~ajf/root/TensorDataLoader_8h_source.html

 // @(#)root/tmva/tmva/dnn:$Id$

 // Author: Vladimir Ilievski


 /**********************************************************************************

  * Project: TMVA - a Root-integrated toolkit for multivariate data analysis       *

  * Package: TMVA                                                                  *

  * Class  : TTensorDataLoader                                                     *

  * Web    : http://tmva.sourceforge.net                                           *

  *                                                                                *

  * Description:                                                                   *

  *      Tensor Data Loader Class                                                  *

  *                                                                                *

  * Authors (alphabetical):                                                        *

  *      Vladimir Ilievski      <ilievski.vladimir@live.com>  - CERN, Switzerland  *

  *                                                                                *

  * Copyright (c) 2005-2015:                                                       *

  *      CERN, Switzerland                                                         *

  *      U. of Victoria, Canada                                                    *

  *      MPI-K Heidelberg, Germany                                                 *

  *      U. of Bonn, Germany                                                       *

  *                                                                                *

  * Redistribution and use in source and binary forms, with or without             *

  * modification, are permitted according to the terms listed in LICENSE           *

  * (http://tmva.sourceforge.net/LICENSE)                                          *

  **********************************************************************************/


 #ifndef TMVA_DNN_TENSORDATALOADER

 #define TMVA_DNN_TENSORDATALOADER


 #include "TMatrix.h"

 #include "TMVA/Event.h"

 #include <algorithm>


 namespace TMVA {

    class DataSetInfo;

 namespace DNN {


 //

 // Input Data Types

 //______________________________________________________________________________

 using TensorInput =

    std::tuple<const std::vector<TMatrixT<Double_t>> &, const TMatrixT<Double_t> &, const TMatrixT<Double_t> &>;


 using TMVAInput_t =  std::tuple<const std::vector<Event *> &, const DataSetInfo &>;

 using IndexIterator_t = typename std::vector<size_t>::iterator;


 /** TTensorBatch

  *

  * Class representing training batches consisting of a vector of matrices as input data

  * and a matrix of output data. The input and output data can be accessed using

  * the GetInput() and GetOutput() member functions.

  *

  * \tparam Architecture_t The underlying architecture.

  */


 template <typename Architecture_t>

 class TTensorBatch {

 public:

    using Matrix_t = typename Architecture_t::Matrix_t;

    using Tensor_t = typename Architecture_t::Tensor_t;


 private:

    Tensor_t  fInputTensor;         ///< The input tensor batch, one matrix one input.

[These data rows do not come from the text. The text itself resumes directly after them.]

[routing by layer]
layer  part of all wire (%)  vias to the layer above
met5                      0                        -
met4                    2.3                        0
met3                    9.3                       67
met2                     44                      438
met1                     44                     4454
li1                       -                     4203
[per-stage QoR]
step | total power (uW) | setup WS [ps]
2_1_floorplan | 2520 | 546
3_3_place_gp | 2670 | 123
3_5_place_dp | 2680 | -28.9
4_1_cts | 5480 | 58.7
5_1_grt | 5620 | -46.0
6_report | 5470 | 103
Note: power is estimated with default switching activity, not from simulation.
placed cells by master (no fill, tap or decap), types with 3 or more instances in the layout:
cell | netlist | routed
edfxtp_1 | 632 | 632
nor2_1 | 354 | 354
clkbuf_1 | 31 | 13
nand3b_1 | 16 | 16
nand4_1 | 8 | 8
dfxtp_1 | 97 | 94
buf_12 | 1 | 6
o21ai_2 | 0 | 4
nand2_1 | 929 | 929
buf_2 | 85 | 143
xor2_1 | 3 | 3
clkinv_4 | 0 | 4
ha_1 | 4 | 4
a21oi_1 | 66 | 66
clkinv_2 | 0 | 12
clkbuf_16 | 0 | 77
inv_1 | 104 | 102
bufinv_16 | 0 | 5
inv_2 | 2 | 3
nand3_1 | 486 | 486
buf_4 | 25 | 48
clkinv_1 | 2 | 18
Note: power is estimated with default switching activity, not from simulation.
File: config.mk
export PLATFORM = sky130hd
export DESIGN_NAME = emp_event_pin_mux
export DESIGN_NICKNAME = d
export VERILOG_FILES = /design/src/verilog/emp_pkg.sv /design/src/verilog/emp_ft_divider.sv /design/src/verilog/emp_event_pin_mux.sv
export SDC_FILE = /design/constraint.sdc
export NUM_CORES = 1
export LEC_CHECK = 0
export ABC_AREA = 1
export BUFFER_PORTS_ARGS = -buffer_cell sky130_fd_sc_hd__buf_4
export CORE_MARGIN = 2
export CORE_UTILIZATION = 60
export CTS_BUF_LIST = sky130_fd_sc_hd__clkbuf_8
export DETAILED_ROUTE_END_ITERATION = 8
export PLACE_DENSITY = 0.82
export SLEW_MARGIN = 20
export SYNTH_ARGS = -nofsm -noshare
export SYNTH_HDL_FRONTEND = slang
export SYNTH_SLANG_ARGS = --single-unit
File: constraint.sdc
create_clock -name CLOCK -period 4.9 [get_ports CLOCK]
set_input_delay 1.47 -clock CLOCK [delete_from_list [all_inputs] [get_ports CLOCK]]
set_output_delay 1.47 -clock CLOCK [all_outputs]
set_load 0.01 [all_outputs]
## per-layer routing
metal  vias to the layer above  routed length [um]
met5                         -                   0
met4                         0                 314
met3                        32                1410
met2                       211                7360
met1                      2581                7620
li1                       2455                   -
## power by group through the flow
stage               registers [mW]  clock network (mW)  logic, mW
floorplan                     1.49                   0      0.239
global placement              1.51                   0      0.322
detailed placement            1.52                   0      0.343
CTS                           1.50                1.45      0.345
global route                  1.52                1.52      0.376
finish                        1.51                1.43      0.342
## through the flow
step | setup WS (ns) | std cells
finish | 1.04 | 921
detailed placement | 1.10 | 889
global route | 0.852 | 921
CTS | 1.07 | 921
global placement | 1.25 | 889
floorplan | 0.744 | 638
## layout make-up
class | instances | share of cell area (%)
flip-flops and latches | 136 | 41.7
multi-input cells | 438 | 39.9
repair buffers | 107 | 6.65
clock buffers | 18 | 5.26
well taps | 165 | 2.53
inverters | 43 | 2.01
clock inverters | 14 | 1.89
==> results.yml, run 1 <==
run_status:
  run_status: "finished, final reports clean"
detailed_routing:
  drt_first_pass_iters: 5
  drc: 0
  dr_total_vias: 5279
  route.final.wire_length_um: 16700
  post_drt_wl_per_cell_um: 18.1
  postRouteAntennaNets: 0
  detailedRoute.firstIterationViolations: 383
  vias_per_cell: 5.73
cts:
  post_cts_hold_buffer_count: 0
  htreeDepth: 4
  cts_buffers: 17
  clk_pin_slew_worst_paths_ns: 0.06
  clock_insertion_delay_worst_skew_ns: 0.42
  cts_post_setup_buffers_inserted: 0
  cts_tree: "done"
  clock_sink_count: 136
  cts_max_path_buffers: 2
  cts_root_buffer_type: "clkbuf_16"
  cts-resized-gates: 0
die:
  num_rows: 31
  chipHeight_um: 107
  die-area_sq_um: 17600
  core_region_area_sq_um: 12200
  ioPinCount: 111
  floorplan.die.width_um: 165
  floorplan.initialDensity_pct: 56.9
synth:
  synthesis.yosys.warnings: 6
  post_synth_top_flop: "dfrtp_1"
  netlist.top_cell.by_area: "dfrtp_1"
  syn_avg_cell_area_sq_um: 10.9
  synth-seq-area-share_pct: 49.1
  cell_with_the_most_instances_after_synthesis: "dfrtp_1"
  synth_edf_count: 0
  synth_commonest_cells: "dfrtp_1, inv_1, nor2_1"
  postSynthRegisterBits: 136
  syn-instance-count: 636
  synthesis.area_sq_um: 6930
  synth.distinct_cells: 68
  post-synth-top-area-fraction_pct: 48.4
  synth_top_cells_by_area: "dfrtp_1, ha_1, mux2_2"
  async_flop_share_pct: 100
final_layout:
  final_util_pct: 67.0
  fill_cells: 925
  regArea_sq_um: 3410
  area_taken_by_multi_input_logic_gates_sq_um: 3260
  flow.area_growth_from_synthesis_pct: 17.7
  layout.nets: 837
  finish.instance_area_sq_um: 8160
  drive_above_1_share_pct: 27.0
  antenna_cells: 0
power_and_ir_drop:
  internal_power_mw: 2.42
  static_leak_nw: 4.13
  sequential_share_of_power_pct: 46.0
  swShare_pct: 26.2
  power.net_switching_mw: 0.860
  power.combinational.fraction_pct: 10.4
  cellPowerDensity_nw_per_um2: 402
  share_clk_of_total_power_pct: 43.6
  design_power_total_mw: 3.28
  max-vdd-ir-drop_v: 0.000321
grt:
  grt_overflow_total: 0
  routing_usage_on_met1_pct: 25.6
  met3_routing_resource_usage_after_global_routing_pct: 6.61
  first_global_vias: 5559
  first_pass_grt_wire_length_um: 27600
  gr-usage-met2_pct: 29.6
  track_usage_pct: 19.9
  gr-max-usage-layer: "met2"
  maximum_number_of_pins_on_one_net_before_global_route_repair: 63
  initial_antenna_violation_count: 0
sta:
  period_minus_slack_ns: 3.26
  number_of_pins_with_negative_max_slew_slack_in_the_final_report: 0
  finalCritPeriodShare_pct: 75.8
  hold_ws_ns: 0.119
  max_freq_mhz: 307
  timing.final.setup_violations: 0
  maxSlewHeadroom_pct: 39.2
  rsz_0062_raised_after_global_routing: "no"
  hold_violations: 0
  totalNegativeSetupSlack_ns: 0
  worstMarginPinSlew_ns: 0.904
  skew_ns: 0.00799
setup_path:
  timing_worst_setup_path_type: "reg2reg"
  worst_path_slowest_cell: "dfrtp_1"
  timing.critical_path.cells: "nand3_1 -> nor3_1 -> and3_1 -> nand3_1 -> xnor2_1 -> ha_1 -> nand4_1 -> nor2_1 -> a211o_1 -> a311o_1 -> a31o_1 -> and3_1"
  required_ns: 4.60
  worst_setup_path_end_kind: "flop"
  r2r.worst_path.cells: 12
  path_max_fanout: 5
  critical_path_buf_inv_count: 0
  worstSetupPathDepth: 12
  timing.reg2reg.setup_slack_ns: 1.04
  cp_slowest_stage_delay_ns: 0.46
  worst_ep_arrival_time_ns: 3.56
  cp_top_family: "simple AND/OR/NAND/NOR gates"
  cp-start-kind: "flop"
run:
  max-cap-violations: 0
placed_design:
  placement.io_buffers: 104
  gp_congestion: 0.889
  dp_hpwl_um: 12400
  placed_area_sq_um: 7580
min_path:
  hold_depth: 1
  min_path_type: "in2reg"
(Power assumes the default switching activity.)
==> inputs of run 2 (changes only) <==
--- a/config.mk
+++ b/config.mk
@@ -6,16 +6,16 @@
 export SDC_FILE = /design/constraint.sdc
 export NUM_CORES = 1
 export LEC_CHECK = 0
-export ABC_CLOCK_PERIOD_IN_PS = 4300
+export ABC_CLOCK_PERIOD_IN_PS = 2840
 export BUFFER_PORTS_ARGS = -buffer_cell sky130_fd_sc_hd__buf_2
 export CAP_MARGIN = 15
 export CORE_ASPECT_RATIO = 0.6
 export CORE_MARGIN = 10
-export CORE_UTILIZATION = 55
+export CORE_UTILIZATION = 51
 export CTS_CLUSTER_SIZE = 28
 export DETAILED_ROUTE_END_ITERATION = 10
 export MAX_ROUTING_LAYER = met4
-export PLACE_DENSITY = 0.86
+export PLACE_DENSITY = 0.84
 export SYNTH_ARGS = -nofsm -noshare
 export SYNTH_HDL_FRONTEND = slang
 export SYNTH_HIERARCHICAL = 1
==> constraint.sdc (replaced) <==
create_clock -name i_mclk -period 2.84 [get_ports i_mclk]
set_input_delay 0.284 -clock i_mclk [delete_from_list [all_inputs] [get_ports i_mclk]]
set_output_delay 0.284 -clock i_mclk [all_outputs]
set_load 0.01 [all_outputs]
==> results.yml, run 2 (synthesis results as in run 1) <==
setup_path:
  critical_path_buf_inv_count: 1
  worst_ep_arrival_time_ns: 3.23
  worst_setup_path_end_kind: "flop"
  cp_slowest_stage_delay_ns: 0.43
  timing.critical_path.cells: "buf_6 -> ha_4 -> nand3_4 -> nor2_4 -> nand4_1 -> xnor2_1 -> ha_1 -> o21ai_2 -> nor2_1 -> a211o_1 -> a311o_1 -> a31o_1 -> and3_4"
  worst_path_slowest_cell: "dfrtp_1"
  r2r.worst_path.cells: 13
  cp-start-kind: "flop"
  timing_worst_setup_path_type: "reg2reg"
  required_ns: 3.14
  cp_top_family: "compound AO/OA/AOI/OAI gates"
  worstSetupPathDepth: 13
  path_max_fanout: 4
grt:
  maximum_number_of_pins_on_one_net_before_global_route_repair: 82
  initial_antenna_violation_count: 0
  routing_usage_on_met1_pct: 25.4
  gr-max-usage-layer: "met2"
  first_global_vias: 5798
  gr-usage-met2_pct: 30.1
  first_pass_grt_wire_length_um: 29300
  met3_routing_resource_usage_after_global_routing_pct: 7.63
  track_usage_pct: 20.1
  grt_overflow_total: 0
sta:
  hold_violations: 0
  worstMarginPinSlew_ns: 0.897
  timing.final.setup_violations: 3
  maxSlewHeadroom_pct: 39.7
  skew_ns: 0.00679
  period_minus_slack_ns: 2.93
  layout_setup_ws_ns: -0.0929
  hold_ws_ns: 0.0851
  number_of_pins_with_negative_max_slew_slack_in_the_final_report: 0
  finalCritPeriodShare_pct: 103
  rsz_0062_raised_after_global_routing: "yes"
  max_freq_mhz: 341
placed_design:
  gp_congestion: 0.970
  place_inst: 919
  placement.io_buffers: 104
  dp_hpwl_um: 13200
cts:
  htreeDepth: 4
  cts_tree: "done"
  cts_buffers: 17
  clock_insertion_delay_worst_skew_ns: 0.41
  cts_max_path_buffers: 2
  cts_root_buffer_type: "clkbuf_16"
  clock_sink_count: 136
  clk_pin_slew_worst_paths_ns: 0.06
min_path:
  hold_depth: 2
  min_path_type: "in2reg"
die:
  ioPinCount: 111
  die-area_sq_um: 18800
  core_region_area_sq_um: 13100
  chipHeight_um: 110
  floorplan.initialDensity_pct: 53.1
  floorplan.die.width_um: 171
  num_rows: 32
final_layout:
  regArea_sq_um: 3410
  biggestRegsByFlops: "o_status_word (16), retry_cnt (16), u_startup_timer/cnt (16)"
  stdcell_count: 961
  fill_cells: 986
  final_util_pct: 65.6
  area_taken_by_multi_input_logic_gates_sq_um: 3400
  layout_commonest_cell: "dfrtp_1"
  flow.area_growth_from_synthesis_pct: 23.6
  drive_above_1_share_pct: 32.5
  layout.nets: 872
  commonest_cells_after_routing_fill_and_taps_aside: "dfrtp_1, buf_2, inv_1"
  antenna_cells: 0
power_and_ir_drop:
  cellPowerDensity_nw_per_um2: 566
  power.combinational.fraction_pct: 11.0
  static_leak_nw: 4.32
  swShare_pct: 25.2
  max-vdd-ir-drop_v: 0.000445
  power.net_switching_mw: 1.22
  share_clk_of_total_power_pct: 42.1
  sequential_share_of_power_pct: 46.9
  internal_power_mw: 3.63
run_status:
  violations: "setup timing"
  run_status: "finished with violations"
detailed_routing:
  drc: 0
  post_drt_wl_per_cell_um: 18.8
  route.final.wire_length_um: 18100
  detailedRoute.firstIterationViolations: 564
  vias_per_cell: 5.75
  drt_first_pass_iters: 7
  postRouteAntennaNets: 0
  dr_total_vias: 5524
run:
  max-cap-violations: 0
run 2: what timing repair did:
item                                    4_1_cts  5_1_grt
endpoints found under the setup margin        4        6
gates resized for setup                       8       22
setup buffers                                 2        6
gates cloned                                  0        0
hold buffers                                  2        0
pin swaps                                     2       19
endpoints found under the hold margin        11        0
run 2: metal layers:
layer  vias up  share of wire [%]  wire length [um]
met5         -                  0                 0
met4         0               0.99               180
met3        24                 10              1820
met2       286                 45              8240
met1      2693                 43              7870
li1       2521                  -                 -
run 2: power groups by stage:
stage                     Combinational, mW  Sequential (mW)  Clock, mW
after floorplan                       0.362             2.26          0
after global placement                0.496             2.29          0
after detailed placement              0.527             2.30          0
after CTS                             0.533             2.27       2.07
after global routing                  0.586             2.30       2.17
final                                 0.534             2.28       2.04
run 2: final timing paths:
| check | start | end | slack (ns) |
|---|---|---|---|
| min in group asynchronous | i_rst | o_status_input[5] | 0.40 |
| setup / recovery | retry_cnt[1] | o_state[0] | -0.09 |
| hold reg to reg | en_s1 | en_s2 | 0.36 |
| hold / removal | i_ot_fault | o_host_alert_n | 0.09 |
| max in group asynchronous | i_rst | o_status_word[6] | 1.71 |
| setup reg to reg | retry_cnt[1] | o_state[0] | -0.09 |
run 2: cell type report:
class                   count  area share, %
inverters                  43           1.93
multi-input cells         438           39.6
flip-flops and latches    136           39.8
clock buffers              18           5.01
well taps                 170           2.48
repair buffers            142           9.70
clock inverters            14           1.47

    Matrix_t fOutputMatrix;         ///< The output matrix representing the ground truth.

    Matrix_t fWeightMatrix;         ///< The event/example weights


 public:

    TTensorBatch(Tensor_t &, Matrix_t &, Matrix_t &);

    TTensorBatch(const TTensorBatch &) = default;

    TTensorBatch(TTensorBatch &&) = default;

    TTensorBatch &operator=(const TTensorBatch &) = default;

    TTensorBatch &operator=(TTensorBatch &&) = default;


    /** Return the tensor representing the input data */

    Tensor_t &GetInput() { return fInputTensor; }

    /** Return the matrix representing the output data. */

    Matrix_t &GetOutput() { return fOutputMatrix; }

    /** Return the matrix holding the event weights. */

    Matrix_t &GetWeights() { return fWeightMatrix; }

 };


 template <typename Data_t, typename Architecture_t>

 class TTensorDataLoader;


 /** TTensorBatchIterator

  *

  * Simple iterator class for the iterations over the training batches in

  * a given data set represented by a TTensorDataLoader object.

  *

  * \tparam Data_t         The input data type.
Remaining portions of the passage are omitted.